Critical pedagogy, and more generally critical applied linguistics, represents a kind of postmodern version of critical discourse analysis. As such it places the onus of action firmly on the subject, in this case the learner, student, reader. Alastair Pennycook (1994a) describes the approach (‘Towards a critical pedagogy for teaching English as a worldly language’). He takes as his point of departure: ‘it is impossible to separate English from its many contexts and thus a key tenet of the discourse of English as an International Language – that it is possible to “just teach the language” – is equally untenable’ (Pennycook 1994a: 295).
Pennycook is concerned to make clear that he is not proposing a prescriptive set of teaching practices; what he is doing is ‘to lay out some general concerns in developing critical pedagogies of English’ (ibid: 300). He recognizes that his stance is ideological but points out that all education is political while usually pretending it is not: ‘I would argue that all education is political, that all schools are sites of cultural politics’ (ibid: 301).
Pennycook emphasizes the importance of ‘voice’ which is used to refer to ‘a contested space of language use as social practice … (it) suggests a pedagogy that starts with the concerns of the students, not in some vapid, humanist “student-centered” approach that requires students to express their “inner feelings”, but rather through an exploration of students’ histories and cultural locations, of the limitations and possibilities presented by languages and discourses … a critical practice in English language teaching must start with ways of critically exploring students’ cultures, knowledges and histories in ways that are both challenging and at the same time affirming and supportive’ (ibid: 311).
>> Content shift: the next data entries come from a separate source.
## src/acs_pkg.sv

```systemverilog
// Shared constants, codes and types of the accumulator CPU step block.
`timescale 1ns / 1ps
package acs_pkg;

  localparam int WORD_W     = 8;
  localparam int DATA_DEPTH = 256;
  localparam int ADDR_W     = (DATA_DEPTH > 1) ? $clog2(DATA_DEPTH) : 1;
  localparam int STEPS      = WORD_W;
  localparam int CNT_W      = $clog2(STEPS);
  localparam int FLAGS_W    = 3;

  localparam int FLG_Z = 0;
  localparam int FLG_C = 1;
  localparam int FLG_V = 2;

  typedef enum logic [7:0] {
    OP_LOADMEM = 8'd0,
    OP_LOADVAL = 8'd1,
    OP_STORE   = 8'd2,
    OP_ADD     = 8'd3,
    OP_SUB     = 8'd4,
    OP_MUL     = 8'd5,
    OP_DIV     = 8'd6,
    OP_INC     = 8'd7,
    OP_DEC     = 8'd8,
    OP_AND     = 8'd9,
    OP_OR      = 8'd10,
    OP_NOT     = 8'd11,
    OP_JMP     = 8'd12,
    OP_JZ      = 8'd13,
    OP_JNZ     = 8'd14,
    OP_JG      = 8'd15,
    OP_JL      = 8'd16,
    OP_JGE     = 8'd17,
    OP_JLE     = 8'd18,
    OP_HLT     = 8'd19
  } opcode_t;

  typedef enum logic [1:0] {
    RUN_OK    = 2'd0,
    RUN_HALT  = 2'd1,
    RUN_DIV0  = 2'd2,
    RUN_BADOP = 2'd3
  } run_t;

  typedef enum logic [2:0] {
    ALU_ADD,
    ALU_SUB,
    ALU_AND,
    ALU_OR,
    ALU_NOT
  } alu_op_t;

  // Operands are one bit wider than a word so that the divider can subtract
  // a shifted remainder of up to nine bits.
  typedef struct packed {
    alu_op_t         op;
    logic [WORD_W:0] a;
    logic [WORD_W:0] b;
  } alu_req_t;

endpackage

```

## src/acs_if.sv

```systemverilog
// Valid/ready channel interfaces for instruction words and result words.
`timescale 1ns / 1ps
interface acs_in_if;
  logic                       valid;
  logic                       ready;
  logic [acs_pkg::WORD_W-1:0] opcode;
  logic [acs_pkg::WORD_W-1:0] operand;

  modport source (output valid, output opcode, output operand, input ready);
  modport sink   (input valid, input opcode, input operand, output ready);
endinterface

interface acs_out_if;
  logic                        valid;
  logic                        ready;
  logic [acs_pkg::WORD_W-1:0]  next_pc;
  logic [acs_pkg::WORD_W-1:0]  accumulator;
  logic [acs_pkg::FLAGS_W-1:0] flags;
  logic [1:0]                  run_status;

  modport source (output valid, output next_pc, output accumulator, output flags,
                  output run_status, input ready);
  modport sink   (input valid, input next_pc, input accumulator, input flags,
                  input run_status, output ready);
endinterface

```

## src/acs_ram.sv

```systemverilog
// Generic single-port-write, single-port-read RAM with registered read data.
`timescale 1ns / 1ps
module acs_ram #(
  parameter int WIDTH = 8,
  parameter int DEPTH = 256
) (
  input  logic                                    clk,
  input  logic                                    we,
  input  logic [((DEPTH > 1) ? $clog2(DEPTH) : 1)-1:0] waddr,
  input  logic [WIDTH-1:0]                        wdata,
  input  logic                                    re,
  input  logic [((DEPTH > 1) ? $clog2(DEPTH) : 1)-1:0] raddr,
  output logic [WIDTH-1:0]                        rdata
);

  logic [WIDTH-1:0] mem [DEPTH];
  logic [WIDTH-1:0] rdata_r;

  always_ff @(posedge clk) begin
    if (we) begin
      mem[waddr] <= wdata;
    end
    if (re) begin
      rdata_r <= mem[raddr];
    end
  end

  assign rdata = rdata_r;

endmodule

```

## src/acs_alu.sv

```systemverilog
// Shared adder, subtractor and logic unit used by the execute, multiply and divide steps.
`timescale 1ns / 1ps
module acs_alu (
  input  acs_pkg::alu_req_t         req,
  output logic [acs_pkg::WORD_W+1:0] res
);

  localparam int RES_W = acs_pkg::WORD_W + 2;

  // For a subtraction the top bit is the borrow, set when a is below b.
  always_comb begin
    case (req.op)
      acs_pkg::ALU_ADD: res = {1'b0, req.a} + {1'b0, req.b};
      acs_pkg::ALU_SUB: res = {1'b0, req.a} - {1'b0, req.b};
      acs_pkg::ALU_AND: res = {1'b0, req.a & req.b};
      acs_pkg::ALU_OR:  res = {1'b0, req.a | req.b};
      acs_pkg::ALU_NOT: res = {1'b0, ~req.a};
      default:          res = RES_W'(0);
    endcase
  end

endmodule

```

## src/accumulator_cpu_step_top.sv

```systemverilog
// Accumulator CPU: one instruction word in, one result word out.
// The instruction word is accepted in IDLE, executed in EXEC and its result word is loaded
// into the output register from RESP once that is free; MUL and a DIV by a non-zero byte pass
// through MUL or DIV, where the shared adder runs one shift-add or shift-subtract step per cycle
// over eight steps. A new word is taken only once the last result word is registered.
// Reset (synchronous, active low) clears the control and architectural registers and the data memory valid bits.
`timescale 1ns / 1ps
module accumulator_cpu_step_top (
  input  logic      clk,
  input  logic      rst_n,
  acs_in_if.sink    in_chan,
  acs_out_if.source out_chan
);

  localparam int W = acs_pkg::WORD_W;

  typedef enum logic [2:0] {
    ST_IDLE,
    ST_EXEC,
    ST_MUL,
    ST_DIV,
    ST_RESP
  } state_t;

  state_t                          state_r, state_nxt;
  logic [W-1:0]                    op_r, op_nxt;
  logic [W-1:0]                    arg_r, arg_nxt;
  logic                            mok_r, mok_nxt;
  logic [W-1:0]                    acc_r, acc_nxt;
  logic [W-1:0]                    pc_r, pc_nxt;
  logic [acs_pkg::FLAGS_W-1:0]     flag_r, flag_nxt;
  acs_pkg::run_t                   stop_r, stop_nxt;
  logic [W-1:0]                    hi_r, hi_nxt;
  logic [W-1:0]                    lo_r, lo_nxt;
  logic [acs_pkg::CNT_W-1:0]       cnt_r, cnt_nxt;
  logic [acs_pkg::DATA_DEPTH-1:0]  vld_r, vld_nxt;
  logic                            out_vld_r, out_vld_nxt;
  logic [W-1:0]                    out_pc_r, out_pc_nxt;
  logic [W-1:0]                    out_acc_r, out_acc_nxt;
  logic [acs_pkg::FLAGS_W-1:0]     out_flag_r, out_flag_nxt;
  logic [1:0]                      out_stat_r, out_stat_nxt;

  acs_pkg::alu_req_t               alu_req;
  logic [W+1:0]                    alu_res;

  logic                            ram_we;
  logic                            ram_re;
  logic [W-1:0]                    ram_rdata;
  logic [acs_pkg::ADDR_W-1:0]      in_addr;
  logic [acs_pkg::ADDR_W-1:0]      arg_addr;
  logic                            in_range;
  logic                            arg_range;
  logic [W-1:0]                    mem_val;
  logic [W-1:0]                    pc_inc;
  logic [W-1:0]                    target;
  logic                            lt;
  logic                            eq;
  logic                            last_step;
  logic [W:0]                      mul_sum;
  logic [W:0]                      rem_sh;
  logic                            qbit;
  logic [W-1:0]                    rem_new;
  logic [W-1:0]                    acc_n;
  logic [W-1:0]                    pc_n;
  logic                            commit;

  assign in_addr   = in_chan.operand[acs_pkg::ADDR_W-1:0];
  assign arg_addr  = arg_r[acs_pkg::ADDR_W-1:0];
  assign in_range  = {1'b0, in_chan.operand} < (W+1)'(acs_pkg::DATA_DEPTH);
  assign arg_range = {1'b0, arg_r} < (W+1)'(acs_pkg::DATA_DEPTH);

  // A byte never stored since reset reads as zero, as does an address
  // beyond the memory.
  assign mem_val   = mok_r ? ram_rdata : '0;
  assign pc_inc    = pc_r + W'(1);
  assign target    = {1'b0, arg_r[W-1:1]};
  assign lt        = alu_res[W+1];
  assign eq        = (acc_r == mem_val);
  assign last_step = (cnt_r == acs_pkg::CNT_W'(acs_pkg::STEPS - 1));
  assign mul_sum   = lo_r[0] ? alu_res[W:0] : {1'b0, hi_r};
  assign rem_sh    = {hi_r, lo_r[W-1]};
  assign qbit      = !alu_res[W+1];
  assign rem_new   = qbit ? alu_res[W-1:0] : rem_sh[W-1:0];

  assign in_chan.ready        = (state_r == ST_IDLE);
  assign out_chan.valid       = out_vld_r;
  assign out_chan.next_pc     = out_pc_r;
  assign out_chan.accumulator = out_acc_r;
  assign out_chan.flags       = out_flag_r;
  assign out_chan.run_status  = out_stat_r;

  acs_ram #(
    .WIDTH (W),
    .DEPTH (acs_pkg::DATA_DEPTH)
  ) u_ram (
    .clk   (clk),
    .we    (ram_we),
    .waddr (arg_addr),
    .wdata (acc_r),
    .re    (ram_re),
    .raddr (in_addr),
    .rdata (ram_rdata)
  );

  acs_alu u_alu (
    .req (alu_req),
    .res (alu_res)
  );

  // Operand selection for the shared unit.
  always_comb begin
    alu_req.op = acs_pkg::ALU_ADD;
    alu_req.a  = {1'b0, acc_r};
    alu_req.b  = {1'b0, mem_val};
    case (state_r)
      ST_EXEC: begin
        case (op_r)
          acs_pkg::OP_INC: alu_req.b = (W+1)'(1);
          acs_pkg::OP_DEC: begin
            alu_req.op = acs_pkg::ALU_SUB;
            alu_req.b  = (W+1)'(1);
          end
          acs_pkg::OP_AND: alu_req.op = acs_pkg::ALU_AND;
          acs_pkg::OP_OR:  alu_req.op = acs_pkg::ALU_OR;
          acs_pkg::OP_NOT: alu_req.op = acs_pkg::ALU_NOT;
          acs_pkg::OP_ADD: alu_req.op = acs_pkg::ALU_ADD;
          default:         alu_req.op = acs_pkg::ALU_SUB;
        endcase
      end
      ST_MUL: alu_req.a = {1'b0, hi_r};
      ST_DIV: begin
        alu_req.op = acs_pkg::ALU_SUB;
        alu_req.a  = rem_sh;
      end
      default: alu_req.op = acs_pkg::ALU_ADD;
    endcase
  end

  always_comb begin
    state_nxt    = state_r;
    op_nxt       = op_r;
    arg_nxt      = arg_r;
    mok_nxt      = mok_r;
    acc_nxt      = acc_r;
    pc_nxt       = pc_r;
    flag_nxt     = flag_r;
    stop_nxt     = stop_r;
    hi_nxt       = hi_r;
    lo_nxt       = lo_r;
    cnt_nxt      = cnt_r;
    vld_nxt      = vld_r;
    out_vld_nxt  = out_vld_r && !out_chan.ready;
    out_pc_nxt   = out_pc_r;
    out_acc_nxt  = out_acc_r;
    out_flag_nxt = out_flag_r;
    out_stat_nxt = out_stat_r;
    ram_we       = 1'b0;
    ram_re       = 1'b0;
    acc_n        = acc_r;
    pc_n         = pc_inc;
    commit       = 1'b0;

    case (state_r)
      ST_IDLE: begin
        if (in_chan.valid) begin
          op_nxt  = in_chan.opcode;
          arg_nxt = in_chan.operand;
          mok_nxt = in_range && vld_r[in_addr];
          ram_re  = 1'b1;
          // Once stopped, the word is answered with the frozen state.
          state_nxt = (stop_r == acs_pkg::RUN_OK) ? ST_EXEC : ST_RESP;
        end
      end

      ST_EXEC: begin
        state_nxt = ST_RESP;
        commit    = 1'b1;
        case (op_r)
          acs_pkg::OP_LOADMEM: acc_n = mem_val;
          acs_pkg::OP_LOADVAL: acc_n = arg_r;
          acs_pkg::OP_STORE: begin
            if (arg_range) begin
              ram_we            = 1'b1;
              vld_nxt[arg_addr] = 1'b1;
            end
          end
          acs_pkg::OP_ADD: begin
            acc_n = alu_res[W-1:0];
            if (alu_res[W]) begin
              flag_nxt[acs_pkg::FLG_C] = 1'b1;
            end
          end
          acs_pkg::OP_SUB, acs_pkg::OP_INC, acs_pkg::OP_DEC,
          acs_pkg::OP_AND, acs_pkg::OP_OR, acs_pkg::OP_NOT: begin
            acc_n = alu_res[W-1:0];
          end
          acs_pkg::OP_MUL: begin
            commit    = 1'b0;
            hi_nxt    = '0;
            lo_nxt    = acc_r;
            cnt_nxt   = '0;
            state_nxt = ST_MUL;
          end
          acs_pkg::OP_DIV: begin
            commit = 1'b0;
            if (mem_val == '0) begin
              stop_nxt = acs_pkg::RUN_DIV0;
            end else begin
              hi_nxt    = '0;
              lo_nxt    = acc_r;
              cnt_nxt   = '0;
              state_nxt = ST_DIV;
            end
          end
          acs_pkg::OP_JMP: pc_n = target;
          acs_pkg::OP_JZ:  if (acc_r == '0) pc_n = target;
          acs_pkg::OP_JNZ: if (acc_r != '0) pc_n = target;
          acs_pkg::OP_JG:  if (!lt && !eq) pc_n = target;
          acs_pkg::OP_JL:  if (lt) pc_n = target;
          acs_pkg::OP_JGE: if (!lt) pc_n = target;
          acs_pkg::OP_JLE: if (lt || eq) pc_n = target;
          acs_pkg::OP_HLT: begin
            commit   = 1'b0;
            stop_nxt = acs_pkg::RUN_HALT;
          end
          default: begin
            commit   = 1'b0;
            stop_nxt = acs_pkg::RUN_BADOP;
          end
        endcase
      end

      // Shift-add multiply: the high byte collects partial sums while the
      // multiplier shifts out of the low byte.
      ST_MUL: begin
        hi_nxt  = mul_sum[W:1];
        lo_nxt  = {mul_sum[0], lo_r[W-1:1]};
        cnt_nxt = cnt_r + acs_pkg::CNT_W'(1);
        if (last_step) begin
          commit    = 1'b1;
          acc_n     = {mul_sum[0], lo_r[W-1:1]};
          state_nxt = ST_RESP;
          if (mul_sum[W:1] != '0) begin
            flag_nxt[acs_pkg::FLG_V] = 1'b1;
          end
        end
      end

      // Restoring divide: one quotient bit per step, dividend shifts out of
      // the low byte into the remainder.
      ST_DIV: begin
        hi_nxt  = rem_new;
        lo_nxt  = {lo_r[W-2:0], qbit};
        cnt_nxt = cnt_r + acs_pkg::CNT_W'(1);
        if (last_step) begin
          commit    = 1'b1;
          acc_n     = {lo_r[W-2:0], qbit};
          state_nxt = ST_RESP;
        end
      end

      ST_RESP: begin
        if (!out_vld_r || out_chan.ready) begin
          out_vld_nxt  = 1'b1;
          out_pc_nxt   = pc_r;
          out_acc_nxt  = acc_r;
          out_flag_nxt = flag_r;
          out_stat_nxt = stop_r;
          state_nxt    = ST_IDLE;
        end
      end

      default: state_nxt = ST_IDLE;
    endcase

    if (commit) begin
      acc_nxt                  = acc_n;
      pc_nxt                   = pc_n;
      flag_nxt[acs_pkg::FLG_Z] = (acc_n == '0);
    end
  end

  always_ff @(posedge clk) begin
    if (!rst_n) begin
      state_r   <= ST_IDLE;
      acc_r     <= '0;
      pc_r      <= '0;
      flag_r    <= '0;
      stop_r    <= acs_pkg::RUN_OK;
      vld_r     <= '0;
      out_vld_r <= 1'b0;
    end else begin
      state_r   <= state_nxt;
      acc_r     <= acc_nxt;
      pc_r      <= pc_nxt;
      flag_r    <= flag_nxt;
      stop_r    <= stop_nxt;
      vld_r     <= vld_nxt;
      out_vld_r <= out_vld_nxt;
    end
    op_r       <= op_nxt;
    arg_r      <= arg_nxt;
    mok_r      <= mok_nxt;
    hi_r       <= hi_nxt;
    lo_r       <= lo_nxt;
    cnt_r      <= cnt_nxt;
    out_pc_r   <= out_pc_nxt;
    out_acc_r  <= out_acc_nxt;
    out_flag_r <= out_flag_nxt;
    out_stat_r <= out_stat_nxt;
  end

endmodule

```

## src/flat_wrapper.sv

```systemverilog
// flat-port wrapper written by rule: the top's interface ports become plain ports
module accumulator_cpu_step_top_flat 
  (clk, rst_n, in_chan_valid, in_chan_opcode, in_chan_operand, in_chan_ready, out_chan_valid, out_chan_next_pc, out_chan_accumulator, out_chan_flags, out_chan_run_status, out_chan_ready);
  acs_in_if in_chan_i ();
  acs_out_if out_chan_i ();
  input  logic clk;
  input  logic rst_n;
  input wire logic [$bits(in_chan_i.valid)-1:0] in_chan_valid;
  input wire logic [$bits(in_chan_i.opcode)-1:0] in_chan_opcode;
  input wire logic [$bits(in_chan_i.operand)-1:0] in_chan_operand;
  output wire logic [$bits(in_chan_i.ready)-1:0] in_chan_ready;
  output wire logic [$bits(out_chan_i.valid)-1:0] out_chan_valid;
  output wire logic [$bits(out_chan_i.next_pc)-1:0] out_chan_next_pc;
  output wire logic [$bits(out_chan_i.accumulator)-1:0] out_chan_accumulator;
  output wire logic [$bits(out_chan_i.flags)-1:0] out_chan_flags;
  output wire logic [$bits(out_chan_i.run_status)-1:0] out_chan_run_status;
  input wire logic [$bits(out_chan_i.ready)-1:0] out_chan_ready;
  assign in_chan_i.valid = in_chan_valid;
  assign in_chan_i.opcode = in_chan_opcode;
  assign in_chan_i.operand = in_chan_operand;
  assign in_chan_ready = in_chan_i.ready;
  assign out_chan_valid = out_chan_i.valid;
  assign out_chan_next_pc = out_chan_i.next_pc;
  assign out_chan_accumulator = out_chan_i.accumulator;
  assign out_chan_flags = out_chan_i.flags;
  assign out_chan_run_status = out_chan_i.run_status;
  assign out_chan_i.ready = out_chan_ready;
  accumulator_cpu_step_top u_core (.clk(clk), .rst_n(rst_n), .in_chan(in_chan_i), .out_chan(out_chan_i));
endmodule
```

## config.mk

```make
export PLATFORM = sky130hd
export DESIGN_NAME = accumulator_cpu_step_top_flat
export DESIGN_NICKNAME = d
export VERILOG_FILES = /design/src/acs_pkg.sv /design/src/acs_if.sv /design/src/acs_ram.sv /design/src/acs_alu.sv /design/src/accumulator_cpu_step_top.sv /design/src/flat_wrapper.sv
export SDC_FILE = /design/constraint.sdc
export NUM_CORES = 2
export LEC_CHECK = 0
export ABC_AREA = 1
export BUFFER_PORTS_ARGS = -buffer_cell sky130_fd_sc_hd__clkbuf_2
export CAP_MARGIN = 25
export CORE_UTILIZATION = 57
export CTS_CLUSTER_SIZE = 20
export DETAILED_ROUTE_END_ITERATION = 10
export PLACE_DENSITY_LB_ADDON = 0.3
export SLEW_MARGIN = 20
export SYNTH_ARGS = -nofsm -noshare
export SYNTH_HDL_FRONTEND = slang
export SYNTH_HIERARCHICAL = 1
export SYNTH_SLANG_ARGS = --single-unit
```

## constraint.sdc

```tcl
create_clock -name clk -period 6.51 [get_ports clk]
set_clock_uncertainty 0.2 [all_clocks]
set_input_delay 0.9765 -clock clk [delete_from_list [all_inputs] [get_ports clk]]
set_output_delay 0.9765 -clock clk [all_outputs]
set_load 0.05 [all_outputs]
```

==> metrics.yaml <==
die:
  design.die.area_um2: 178000
  initial_core_util_pct: 57.6
  die_x_um: 422
  core-area_um2: 174000
  num_rows: 153
  ioPinCount: 43
  fp.dieH_um: 422
placement:
  gp_congestion: 0.926
  dpl.hpwl_mm: 150
  dp_cells: 11200
  pre_cts_ws_ns: 1.26
  io_buffers: 42
  place_area_um2: 102000
sta:
  tns_ns: 0
  drv_slew: 0
  rsz0062_at_grt: "no"
  period_needed_ns: 5.38
  tightest_slew_ns: 1.11
  relSlewSlack_pct: 25.7
  finalHoldViolations: 0
  fin_crit_sh_pct: 82.7
  timing.final.ws_setup_ns: 1.13
  fmax_mhz: 186
  setup_viol_count_final: 0
synthesis:
  yosys_warnings: 6
  synth-seq-cells: 2394
  syn-cell-area_um2: 100000
  async_flop_share_pct: 0
  yosys.area.top_type: "edfxtp_1"
  synth_ff_type: "edfxtp_1"
  synth_edf_count: 2113
  yosysTopAreaCellShare_pct: 63.2
  synth_cells: 9342
  yosysUniqueCellTypes: 57
  synth_area_leaders: "edfxtp_1, nand3_1, nand2_1"
  ys_seq_area_share_pct: 68.8
  synth.avg_cell_area_um2: 10.7
global_routing:
  grt_pass1_wl_mm: 407
  first_global_vias: 67100
  grt_max_degree: 229
  antenna_found_initial: 4
  grt-ovfl-total: 0
  grt_usage_pct: 29.8
clock_network:
  ctsHoldBuffers: 0
  path_clk_slew_ns: 0.06
  clock-root-buffer: "clkbuf_16"
  cts_made_buffers: 233
  htreeDepth: 4
  post_cts_resized: 0
  clk_latency_ns: 0.90
  postCtsSetupRepairBufs: 0
  cts_tree: "done"
  clk_path_buf_depth: 3
  clock-sinks: 2394
job:
  maxCapViolCount: 0
finish:
  syn2layout_area_growth_pct: 9.17
  mostFrequentLayoutCells: "nand2_1, nand3_1, edfxtp_1"
  multi_input_area_um2: 27300
  seqCellArea_um2: 69100
  drive_above_1_share_pct: 6.45
  final_common_cell: "nand2_1"
  fillers: 13300
  fin_util_pct: 62.8
  finalNetCount: 9146
  stdcell_count: 11600
  design_area_um2: 110000
critical_path:
  crit_arrival_ns: 5.94
  critPathSlowestCell: "edfxtp_1"
  worst-setup-path-type: "reg -> reg"
  cp-end-kind: "register"
  crit_fanout: 19
  cp-start-kind: "register"
  cp_common_cell: "nand2_1"
  critPathRequiredTime_ns: 7.07
  max_stage_delay_ns: 0.51
routing:
  wl_per_cell_um: 23.2
  drt_iter0_drc: 10100
  via_count: 71600
  ant_nets: 0
  first_pass_iters: 7
  drc: 0
  wirelength_mm: 270
  via_per_inst: 6.15
min_path:
  holdCritPathClass: "in -> reg"
power_and_ir_drop:
  leakage_nw: 39.0
  p_switching_mw: 9.73
  pwr-share-seq_pct: 50.4
  ir_drop_mv: 0.323
  swShare_pct: 26.9
  pwr-share-comb_pct: 12.1
  powerDensity_nw_per_um2: 330
  p_clk_share_pct: 37.5
  cellInternalPower_mw: 26.4
outcome:
  status: "finished clean"
==> cell families (layout without fill, tap and decap cells) <==
family	after synthesis	in the layout	synth area share [%]
buffers and inverters	887	859	4.03
and+or+nand+nor	5320	5320	22.9
AOI/OAI and AO/OA	709	709	3.91
DFF	2394	2394	68.8
xor gates and xnor gates	12	12	0.105
other	1	6	0.00374
muxes	3	3	0.0299
adders and majority gates	16	16	0.207
==> cells in the mapped netlist (2+ instances only) <==
cell type / instances
nor2_8: 3
xnor2_1: 3
o22ai_1: 19
nand3_2: 2
ha_1: 15
nor2_4: 5
a31oi_1: 182
nor2_2: 19
nand3_1: 2146
buf_4: 49
mux2i_1: 3
nand2_2: 11
nand3b_1: 7
xor2_1: 9
inv_2: 13
buf_2: 308
o31ai_1: 4
nand4_1: 16
a21oi_1: 196
nand2_1: 2424
o21ai_0: 266
dfxtp_1: 281
inv_4: 2
buf_1: 43
inv_1: 232
nor3_2: 2
o2111ai_1: 3
o21ai_1: 7
o211ai_1: 14
buf_6: 18
a32oi_1: 4
edfxtp_1: 2113
o221ai_1: 4
nor3_1: 6
clkbuf_1: 220
nor2_1: 671
o21ai_2: 2
==> critical path: cells and delay by family, from the launching register on <==
family,cells,cell delay (ns)
AO/OA/AOI/OAI,4,0.81
adder cells (fa/ha/maj),1,0.30
buffers and inverters,6,0.91
XOR/XNOR,1,0.17
flip-flops,1,0.51
AND/OR/NAND/NOR,18,2.37
==> final timing paths <==
path,cells past startpoint,slack (ns),start,endpoint
worst min register to register,0,0.23,u_core/flag_r[2],u_core/out_chan.flags[2]
worst min-delay path,1,0.11,in_chan_opcode[7],u_core/op_r[7]
worst max-delay path,30,1.13,u_core/op_r[0],u_core/pc_r[0]
worst max register to register,30,1.13,u_core/op_r[0],u_core/pc_r[0]
==> power groups by stage <==
stage / Clock [mW] / Combinational [mW] / Sequential (mW)
6_report: 13.6 / 4.36 / 18.2
5_1_grt: 14.3 / 4.68 / 18.2
4_1_cts: 13.7 / 4.26 / 18.2
3_5_place_dp: 0 / 4.25 / 18.5
3_3_place_gp: 0 / 4.18 / 18.5
2_1_floorplan: 0 / 2.16 / 19.1
==> layer usage <==
| layer | up-vias | part of all wire [%] | global-route usage (%) | wire length, um |
|---|---|---|---|---|
| li1 | 32300 | - | - | - |
| met4 | 4 | 4.1 | 12.2 | 10900 |
| met1 | 34600 | 39 | 41.8 | 105000 |
| met3 | 602 | 11 | 5.08 | 28800 |
| met2 | 4100 | 46 | 46.5 | 125000 |
| met5 | - | 0.010 | 0 | 27 |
As a specific instance of the working out of critical pedagogy, Pennycook reports an experience when he was teaching English in China. He became aware that numbers of foreigners who purported to be teachers of English were in fact Christian missionaries. He decided that his students needed to be given the opportunity to consider this situation:
In a course on ‘British and American culture’, a course that had always previously consisted of lectures on the political and education systems, festivals and holidays of the United States and the UK, I decided to add a topic on American fundamentalism to the curriculum … it was important to make available to my students alternative readings of the United States that drew links between fundamentalism and right-wing politics and showed how the vast expansion of English language learning was being used by those who sought only to ‘convert’ their students and preach their right-wing politics. The object here was to give my students ways of thinking about connections between the language they were so busily engaged in learning and other cultural and political complexes about modernity, Christianity … anti-abortion campaigns … Chinese population problems and family policies, freedom of speech, and so on.
(ibid: 313–14)
Pennycook is at pains to point out that this approach does not detract from his responsibilities to ensure his students’ ‘success’ as normally defined. He sets out his creed:
I am suggesting that first, we need to make sure that students have access to those standard forms of the language linked to social and economic prestige; second, we need a good understanding of the status and possibilities presented by different standards; third, we need to focus on those parts of language that are significant in particular discourses; fourth, students need to be aware that those forms represent only one set of particular possibilities; and finally, students also need to be encouraged to find ways of using the language that they feel are expressive of their own needs and desires, to make their own readings of texts, to write, speak and listen in forms of the language that emerge as they strive to find representations of themselves and others that make sense to them, so that they can start to claim and negotiate a voice in English. (ibid: 317–18)
It is important to note that unlike those who argue the case for linguicism (Phillipson 1992), Pennycook does not oppose the spread of English as long as it is approached critically: ‘I believe that the spread of English, if dealt with critically, may offer chances for cultural renewal and exchange around the world’ (Pennycook 1994a: 325).